* TASK BRIEF
Each line from the one containing "relSlewSlack_pct 46.7 \" to the end of the records below should be restated word for word; please leave out all other lines.
-- -- --
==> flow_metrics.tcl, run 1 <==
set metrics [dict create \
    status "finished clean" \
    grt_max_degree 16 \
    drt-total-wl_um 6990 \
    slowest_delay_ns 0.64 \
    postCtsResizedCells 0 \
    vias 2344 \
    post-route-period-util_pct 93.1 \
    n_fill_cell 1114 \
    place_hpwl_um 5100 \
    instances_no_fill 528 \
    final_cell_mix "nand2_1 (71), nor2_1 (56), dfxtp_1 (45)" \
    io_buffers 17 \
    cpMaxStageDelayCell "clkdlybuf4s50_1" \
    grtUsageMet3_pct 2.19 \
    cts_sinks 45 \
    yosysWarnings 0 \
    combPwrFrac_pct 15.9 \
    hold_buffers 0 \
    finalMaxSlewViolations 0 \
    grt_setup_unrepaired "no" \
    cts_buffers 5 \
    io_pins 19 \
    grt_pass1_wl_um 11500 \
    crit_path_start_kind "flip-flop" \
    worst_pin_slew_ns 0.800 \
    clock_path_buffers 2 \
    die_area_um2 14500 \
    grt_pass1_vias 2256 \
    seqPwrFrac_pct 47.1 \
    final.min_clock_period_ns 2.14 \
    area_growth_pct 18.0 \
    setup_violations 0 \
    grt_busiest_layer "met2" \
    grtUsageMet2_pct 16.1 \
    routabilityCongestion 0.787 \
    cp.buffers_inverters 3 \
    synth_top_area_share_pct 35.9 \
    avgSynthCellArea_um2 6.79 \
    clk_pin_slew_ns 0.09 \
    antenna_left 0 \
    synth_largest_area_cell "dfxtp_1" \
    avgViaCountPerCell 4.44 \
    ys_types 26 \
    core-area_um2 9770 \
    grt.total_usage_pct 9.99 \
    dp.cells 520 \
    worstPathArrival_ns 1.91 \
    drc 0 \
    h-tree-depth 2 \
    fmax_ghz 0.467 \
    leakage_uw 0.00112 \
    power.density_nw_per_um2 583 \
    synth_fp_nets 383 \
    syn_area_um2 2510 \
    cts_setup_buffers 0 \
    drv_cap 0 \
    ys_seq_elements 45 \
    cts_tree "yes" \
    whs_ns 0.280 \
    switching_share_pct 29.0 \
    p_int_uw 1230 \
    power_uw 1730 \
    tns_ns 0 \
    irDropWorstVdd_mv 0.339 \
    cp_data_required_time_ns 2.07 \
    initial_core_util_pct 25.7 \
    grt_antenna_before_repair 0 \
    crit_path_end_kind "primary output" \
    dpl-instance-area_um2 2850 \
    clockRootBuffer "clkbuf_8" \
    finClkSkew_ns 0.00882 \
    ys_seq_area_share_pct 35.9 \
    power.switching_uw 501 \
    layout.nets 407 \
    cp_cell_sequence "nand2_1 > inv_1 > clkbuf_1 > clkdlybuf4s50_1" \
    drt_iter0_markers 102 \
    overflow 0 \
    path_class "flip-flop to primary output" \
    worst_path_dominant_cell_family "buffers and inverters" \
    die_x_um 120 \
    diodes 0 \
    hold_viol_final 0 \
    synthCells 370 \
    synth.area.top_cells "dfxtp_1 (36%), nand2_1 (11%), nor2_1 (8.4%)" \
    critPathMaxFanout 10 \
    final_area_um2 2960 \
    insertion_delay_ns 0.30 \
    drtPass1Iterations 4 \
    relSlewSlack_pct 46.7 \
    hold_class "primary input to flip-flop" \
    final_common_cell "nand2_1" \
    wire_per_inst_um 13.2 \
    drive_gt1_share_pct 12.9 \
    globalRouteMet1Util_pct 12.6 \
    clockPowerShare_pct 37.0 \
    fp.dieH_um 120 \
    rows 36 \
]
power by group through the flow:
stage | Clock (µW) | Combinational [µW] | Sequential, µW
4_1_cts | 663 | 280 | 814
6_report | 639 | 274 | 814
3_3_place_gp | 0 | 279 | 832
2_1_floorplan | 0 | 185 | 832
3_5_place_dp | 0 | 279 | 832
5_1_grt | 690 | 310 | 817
-- -- --
* RESULT
    relSlewSlack_pct 46.7 \
    hold_class "primary input to flip-flop" \
    final_common_cell "nand2_1" \
    wire_per_inst_um 13.2 \
    drive_gt1_share_pct 12.9 \
    globalRouteMet1Util_pct 12.6 \
    clockPowerShare_pct 37.0 \
    fp.dieH_um 120 \
    rows 36 \
]
power by group through the flow:
stage | Clock (µW) | Combinational [µW] | Sequential, µW
4_1_cts | 663 | 280 | 814
6_report | 639 | 274 | 814
3_3_place_gp | 0 | 279 | 832
2_1_floorplan | 0 | 185 | 832
3_5_place_dp | 0 | 279 | 832
5_1_grt | 690 | 310 | 817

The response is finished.